Hello,
I’d like to be able to get the cpu usage per job using Telegraf > InfluxDB > Grafana
Lets say a user requested 20 cores, but the job is only using 4 cores.
in this case I’m expecting to see 20% usage.
However, I’m seeing 100% usage for that job in Grafana.

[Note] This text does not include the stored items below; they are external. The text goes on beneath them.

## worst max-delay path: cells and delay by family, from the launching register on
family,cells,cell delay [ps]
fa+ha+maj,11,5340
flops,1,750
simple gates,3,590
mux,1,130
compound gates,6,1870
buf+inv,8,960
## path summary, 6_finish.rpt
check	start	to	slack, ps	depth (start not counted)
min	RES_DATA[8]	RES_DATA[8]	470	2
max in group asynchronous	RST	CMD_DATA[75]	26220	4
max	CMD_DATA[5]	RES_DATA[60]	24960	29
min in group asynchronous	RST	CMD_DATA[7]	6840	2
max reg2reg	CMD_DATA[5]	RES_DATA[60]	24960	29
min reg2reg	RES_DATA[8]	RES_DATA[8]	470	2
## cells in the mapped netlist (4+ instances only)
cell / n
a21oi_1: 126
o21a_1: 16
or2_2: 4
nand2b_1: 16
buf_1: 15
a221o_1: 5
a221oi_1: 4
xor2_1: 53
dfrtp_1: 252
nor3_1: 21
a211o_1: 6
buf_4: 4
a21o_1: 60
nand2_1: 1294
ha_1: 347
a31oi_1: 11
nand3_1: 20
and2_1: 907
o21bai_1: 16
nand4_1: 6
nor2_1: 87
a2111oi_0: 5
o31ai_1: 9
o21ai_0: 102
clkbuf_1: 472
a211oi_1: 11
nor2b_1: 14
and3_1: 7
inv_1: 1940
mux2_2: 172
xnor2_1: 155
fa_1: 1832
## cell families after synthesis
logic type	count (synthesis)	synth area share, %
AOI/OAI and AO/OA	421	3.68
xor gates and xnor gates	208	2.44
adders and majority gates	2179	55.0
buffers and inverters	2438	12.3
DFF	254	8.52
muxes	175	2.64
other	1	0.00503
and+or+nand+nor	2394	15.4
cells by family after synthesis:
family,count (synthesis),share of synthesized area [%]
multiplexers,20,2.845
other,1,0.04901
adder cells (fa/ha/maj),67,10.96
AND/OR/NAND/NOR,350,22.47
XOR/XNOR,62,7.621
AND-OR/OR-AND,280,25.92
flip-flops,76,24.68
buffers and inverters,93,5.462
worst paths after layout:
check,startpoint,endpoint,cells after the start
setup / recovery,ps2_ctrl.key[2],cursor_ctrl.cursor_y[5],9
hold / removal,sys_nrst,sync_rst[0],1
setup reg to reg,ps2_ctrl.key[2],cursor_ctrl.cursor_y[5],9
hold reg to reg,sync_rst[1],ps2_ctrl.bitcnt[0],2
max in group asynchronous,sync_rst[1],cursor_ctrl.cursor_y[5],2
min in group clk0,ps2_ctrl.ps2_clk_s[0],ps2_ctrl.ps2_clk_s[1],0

this is the relevant part in my telegraf.conf:
[[inputs.cgroup]]
paths = [
"/sys/fs/cgroup/memory/slurm/uid_*/job_*",
"/sys/fs/cgroup/cpu/slurm/uid_*/job_*"
]
files = ["memory.usage_in_bytes", "cpuacct.usage"]
[[processors.regex]]
namepass = ["cgroup"]
[[processors.regex.tags]]
key = "path"
pattern = "/sys/fs/cgroup/.+/slurm/uid_(?P<uid>[^/]+)/job_(?P<job_id>[^/]+)"
replacement = "${uid}"
result_key = "uid"
[[processors.regex.tags]]
key = "path"
pattern = "/sys/fs/cgroup/.+/slurm/uid_(?P<uid>[^/]+)/job_(?P<job_id>[^/]+)"
replacement = "${job_id}"
result_key = "jobid"
This is the query from Grafana:
SELECT MEAN("cpuacct.usage") / max("cpuacct.usage") * 100 AS "CPU Usage (%)"
FROM "cgroup"
WHERE time >= now() - 5m
GROUP BY time(5m), "jobid", "cluster"
Is this possible using Telegraf or do I need to use Prometheus-slurm-exporter?
Thank you